The PDF files that we are dealing with do not have embedded text and are not searchable, but are "digital-native," to use the term that you suggested.

Does this not exist? If not, why does it not exist?!

nabla9 · on Oct 12, 2016

Why do you use OCR and not PDF to text conversion?

angry-hacker · on Oct 12, 2016

Probably because the pdf is just a big image file? If I understand correctly. Otherwise it should be just copy paste from pdf.

iplaw · on Oct 13, 2016

Right. It's an image PDF generated from a text file, so there are no digital-to-analog-to-digital errors introduced. These files should be perfect OCR candidates, but everything that I've found is full of errors, missing portions of sentences, rearranged fragments, etc.

pitaj · on Oct 13, 2016

> The PDF files are not scans. They are PDF files created from a Word file.

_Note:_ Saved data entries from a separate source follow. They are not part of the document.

File: config.mk
export PLATFORM = sky130hd
export DESIGN_NAME = clk_rst_seq
export DESIGN_NICKNAME = d
export VERILOG_FILES = /design/src/core/clk_rst_seq_pkg.sv /design/src/core/clk_rst_seq.sv
export SDC_FILE = /design/constraint.sdc
export NUM_CORES = 1
export LEC_CHECK = 0
export ABC_AREA = 1
export BUFFER_PORTS_ARGS = -buffer_cell sky130_fd_sc_hd__buf_2
export CORE_UTILIZATION = 60
export CTS_BUF_LIST = sky130_fd_sc_hd__clkbuf_8
export CTS_CLUSTER_SIZE = 30
export DETAILED_ROUTE_END_ITERATION = 8
export GPL_TIMING_DRIVEN = 0
export PLACE_DENSITY = 0.79
export SLEW_MARGIN = 20
export SYNTH_ARGS = -nofsm -noshare
export SYNTH_HDL_FRONTEND = slang
export SYNTH_SLANG_ARGS = --single-unit
File: constraint.sdc
create_clock -name mclk_i -period 2.4 [get_ports mclk_i]
set_clock_uncertainty 0.1 [all_clocks]
set_input_delay 0.12 -clock mclk_i [delete_from_list [all_inputs] [get_ports mclk_i]]
set_output_delay 0.12 -clock mclk_i [all_outputs]
set_load 0.01 [all_outputs]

I am unsure as to why he can't just copy / paste.

iplaw · on Oct 13, 2016

Apologies. The PDFs that we deal with are digital-native, but do not have embedded text and are not searchable. I simply want to OCR the PDF and spit the text into a Word/text file.

I don't even care about perfect formatting, that's easy to fix. I do care about perfect OCR. That's crucial.

hrehhf · on Oct 12, 2016

Debian has a command-line tool 'pdftotext' which extracts the text from a PDF. It is not OCR, it pulls the characters from the file itself. Its in the package called poppler-utils.

iplaw · on Oct 13, 2016

Apologies for not being clear in my OP. The PDF is a digital-native image produced from a text document, but without embedded or searchable text. Looking at the PDF in full resolution, there are not artifacts, blurry characters, or any alignment or uneven scale issues that are troublesome when attempt to OCR a scan or photograph. It looks exactly like a Word document, but without selectable or editable text.

dreamcompiler · on Oct 14, 2016

There are a couple of ways a PDF document could contain actual text that is nevertheless not selectable or searchable. One is that the originator could have protected the document; another (more common) cause is that the originator didn't embed the proper font maps when exporting the document. I see the latter a lot with documents produced from LaTeX originals. As the parent mentioned, pdftotext can often extract text from such documents without the need for OCR. (Although sometimes if the document contains ligatures those don't get converted.)

emmelaich · on Oct 13, 2016

@iplaw please clarify -- is the pdf have an image or text?

iplaw · on Oct 13, 2016

Apologies for not being clear in my OP. The PDF is a digital-native image produced from a text document, but without embedded or searchable text. Looking at the PDF in full resolution, there are not artifacts, blurry characters, or any alignment or uneven scale issues that are troublesome when attempt to OCR a scan or photograph. It looks exactly like a Word document, but without selectable or editable text.

ousta · on Oct 12, 2016

it dosnt make sense to use ocr for this. libraries such as aspose will do much better

iplaw · on Oct 13, 2016

Apologies for not being clear in my OP. The PDF is a digital-native image produced from a text document, but without embedded or searchable text. Looking at the PDF in full resolution, there are not artifacts, blurry characters, or any alignment or uneven scale issues that are troublesome when attempt to OCR a scan or photograph. It looks exactly like a Word document, but without selectable or editable text.

So, I do have to use OCR, right?

niutech · on Oct 17, 2016

Maybe not. The PDF probably has an embedded text (so it doesn't blur when zomming in) but it could be either cinverted into vector curves or protected from copying (see properties). The easiest way is to change the PDF export settings in Word/Ghostscript/Distiller.